Tally up the lines below that carry the word "fill", answering with the figure alone.

[Dataset entries]
┌──

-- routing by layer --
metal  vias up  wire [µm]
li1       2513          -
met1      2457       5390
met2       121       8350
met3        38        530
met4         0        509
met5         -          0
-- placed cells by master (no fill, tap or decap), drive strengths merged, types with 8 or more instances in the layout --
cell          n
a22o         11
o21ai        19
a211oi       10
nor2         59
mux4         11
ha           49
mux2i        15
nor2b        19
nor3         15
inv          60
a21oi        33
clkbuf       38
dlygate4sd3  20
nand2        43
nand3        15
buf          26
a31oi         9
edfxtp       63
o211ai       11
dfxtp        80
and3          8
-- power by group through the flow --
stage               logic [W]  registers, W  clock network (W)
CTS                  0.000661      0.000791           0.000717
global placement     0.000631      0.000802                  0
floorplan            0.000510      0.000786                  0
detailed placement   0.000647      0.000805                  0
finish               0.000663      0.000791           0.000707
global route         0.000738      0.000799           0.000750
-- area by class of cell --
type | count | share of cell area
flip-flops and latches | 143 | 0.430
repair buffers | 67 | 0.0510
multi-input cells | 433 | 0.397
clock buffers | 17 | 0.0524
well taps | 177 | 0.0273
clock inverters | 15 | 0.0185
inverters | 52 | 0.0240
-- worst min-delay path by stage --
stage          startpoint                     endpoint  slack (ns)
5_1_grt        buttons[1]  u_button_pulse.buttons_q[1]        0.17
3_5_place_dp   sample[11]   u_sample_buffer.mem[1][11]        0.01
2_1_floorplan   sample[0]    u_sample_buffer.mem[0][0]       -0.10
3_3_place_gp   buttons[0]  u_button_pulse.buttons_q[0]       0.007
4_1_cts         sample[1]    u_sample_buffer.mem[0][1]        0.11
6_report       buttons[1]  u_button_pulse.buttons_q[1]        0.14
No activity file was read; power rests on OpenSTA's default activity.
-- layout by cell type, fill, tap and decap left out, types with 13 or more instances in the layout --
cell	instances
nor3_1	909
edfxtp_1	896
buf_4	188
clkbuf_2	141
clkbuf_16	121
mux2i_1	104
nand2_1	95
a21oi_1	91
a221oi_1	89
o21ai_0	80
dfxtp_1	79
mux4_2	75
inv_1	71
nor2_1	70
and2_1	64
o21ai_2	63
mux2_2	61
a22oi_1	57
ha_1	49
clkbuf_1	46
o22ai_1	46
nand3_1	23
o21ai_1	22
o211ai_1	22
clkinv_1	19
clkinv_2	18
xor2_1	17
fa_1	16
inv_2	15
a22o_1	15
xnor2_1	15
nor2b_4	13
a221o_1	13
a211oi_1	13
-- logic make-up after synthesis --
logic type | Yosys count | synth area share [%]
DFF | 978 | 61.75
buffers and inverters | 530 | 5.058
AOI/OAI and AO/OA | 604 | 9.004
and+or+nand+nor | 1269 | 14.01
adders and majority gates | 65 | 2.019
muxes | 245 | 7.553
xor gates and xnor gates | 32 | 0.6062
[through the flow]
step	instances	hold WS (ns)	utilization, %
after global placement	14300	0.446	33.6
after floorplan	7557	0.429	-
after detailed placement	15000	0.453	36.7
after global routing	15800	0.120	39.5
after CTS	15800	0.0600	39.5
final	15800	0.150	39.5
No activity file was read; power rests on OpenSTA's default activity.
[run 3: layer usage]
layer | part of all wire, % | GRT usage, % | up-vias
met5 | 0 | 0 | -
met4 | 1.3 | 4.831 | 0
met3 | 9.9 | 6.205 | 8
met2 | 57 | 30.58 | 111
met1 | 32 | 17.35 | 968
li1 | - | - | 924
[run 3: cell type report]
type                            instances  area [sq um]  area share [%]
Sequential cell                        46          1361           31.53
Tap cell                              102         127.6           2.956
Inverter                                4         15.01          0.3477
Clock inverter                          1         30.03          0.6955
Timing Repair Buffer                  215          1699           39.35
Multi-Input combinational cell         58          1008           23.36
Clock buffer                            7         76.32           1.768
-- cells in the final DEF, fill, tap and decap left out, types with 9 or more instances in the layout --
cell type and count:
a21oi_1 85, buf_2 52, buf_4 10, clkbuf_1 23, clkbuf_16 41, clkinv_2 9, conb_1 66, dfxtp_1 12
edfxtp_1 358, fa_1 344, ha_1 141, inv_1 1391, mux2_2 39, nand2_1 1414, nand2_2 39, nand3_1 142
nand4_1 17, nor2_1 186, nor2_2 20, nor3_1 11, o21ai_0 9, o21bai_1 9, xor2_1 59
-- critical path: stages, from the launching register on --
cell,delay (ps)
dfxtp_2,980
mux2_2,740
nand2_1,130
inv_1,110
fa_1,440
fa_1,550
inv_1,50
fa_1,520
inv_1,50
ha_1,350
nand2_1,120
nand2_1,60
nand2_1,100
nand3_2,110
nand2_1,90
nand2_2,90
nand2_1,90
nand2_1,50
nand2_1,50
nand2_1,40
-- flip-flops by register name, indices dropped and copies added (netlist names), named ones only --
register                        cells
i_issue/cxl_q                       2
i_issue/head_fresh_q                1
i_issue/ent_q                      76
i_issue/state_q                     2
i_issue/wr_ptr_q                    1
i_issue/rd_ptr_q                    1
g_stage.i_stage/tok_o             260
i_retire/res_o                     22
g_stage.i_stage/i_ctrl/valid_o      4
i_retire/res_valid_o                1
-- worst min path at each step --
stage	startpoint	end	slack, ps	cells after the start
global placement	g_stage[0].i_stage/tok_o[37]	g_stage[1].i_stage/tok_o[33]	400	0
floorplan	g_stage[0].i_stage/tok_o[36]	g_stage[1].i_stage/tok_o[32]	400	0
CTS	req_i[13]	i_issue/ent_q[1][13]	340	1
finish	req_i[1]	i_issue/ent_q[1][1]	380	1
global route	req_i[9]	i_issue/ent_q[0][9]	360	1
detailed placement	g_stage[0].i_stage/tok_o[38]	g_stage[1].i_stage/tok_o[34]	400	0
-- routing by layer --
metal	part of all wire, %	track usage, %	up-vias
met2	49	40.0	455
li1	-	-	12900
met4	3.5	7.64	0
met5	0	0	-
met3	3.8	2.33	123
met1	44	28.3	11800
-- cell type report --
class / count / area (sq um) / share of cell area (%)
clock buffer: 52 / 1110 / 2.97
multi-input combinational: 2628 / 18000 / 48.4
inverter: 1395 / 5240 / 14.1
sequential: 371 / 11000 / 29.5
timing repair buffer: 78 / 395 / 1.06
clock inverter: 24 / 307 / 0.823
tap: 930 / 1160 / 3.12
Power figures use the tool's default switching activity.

└──

_OUTPUT OF THE EXERCISE_
3